Time Complexity: String freezing for immutability
O(n)
0
0
String freezing for immutability in Ruby - Time & Space Complexity
Understanding Time Complexity
We want to understand how freezing a string affects the time it takes to run code that uses that string.
Specifically, does making a string unchangeable change how long operations take as the string gets bigger?
Scenario Under Consideration
Analyze the time complexity of the following code snippet.
str = "hello world"
str.freeze
10.times do
puts str
end
This code freezes a string to make it unchangeable, then prints it 10 times.
Identify Repeating Operations
Identify the loops, recursion, array traversals that repeat.
- Primary operation: Printing the string 10 times inside a loop.
- How many times: 10 times, fixed number, not depending on string size.

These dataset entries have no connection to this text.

[config.mk]
export PLATFORM = sky130hd
export DESIGN_NAME = tick_pwm_gen
export DESIGN_NICKNAME = d
export VERILOG_FILES = /design/src/rtl/tick_pwm_pkg.sv /design/src/rtl/tick_sel_edge.sv /design/src/rtl/tick_pwm_gen.sv
export SDC_FILE = /design/constraint.sdc
export NUM_CORES = 1
export LEC_CHECK = 0
export BUFFER_PORTS_ARGS = -buffer_cell sky130_fd_sc_hd__buf_4
export CORE_ASPECT_RATIO = 1.1
export CORE_UTILIZATION = 39
export CTS_CLUSTER_DIAMETER = 100
export DETAILED_ROUTE_END_ITERATION = 12
export PLACE_DENSITY = 0.64
export SLEW_MARGIN = 20
export SYNTH_ARGS = -nofsm -noshare
export SYNTH_HDL_FRONTEND = slang
export SYNTH_SLANG_ARGS = --single-unit
[constraint.sdc]
create_clock -name clk -period 1.6 [get_ports clk]
set_input_delay 0.16 -clock clk [delete_from_list [all_inputs] [get_ports clk]]
set_output_delay 0.16 -clock clk [all_outputs]
set_load 0.02 [all_outputs]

How Execution Grows With Input
Printing the string depends on the string length, but the loop count is fixed at 10.
| Input Size (n) | Approx. Operations |
|---|---|
| 10 | About 10 prints of 10 characters each |
| 100 | About 10 prints of 100 characters each |
| 1000 | About 10 prints of 1000 characters each |
Pattern observation: The total work grows linearly with the string length, but the number of repeats is constant.
Final Time Complexity
Time Complexity: O(n)
This means the time grows in direct proportion to the string length, regardless of freezing.
Common Mistake
[X] Wrong: "Freezing a string makes all operations on it instant or faster."
[OK] Correct: Freezing only stops changes; it does not speed up reading or printing the string, which still depends on string size.
Interview Connect
Understanding how immutability affects performance helps you write safer code without surprises about speed.
Self-Check
"What if we changed the loop to print the string n times instead of 10? How would the time complexity change?"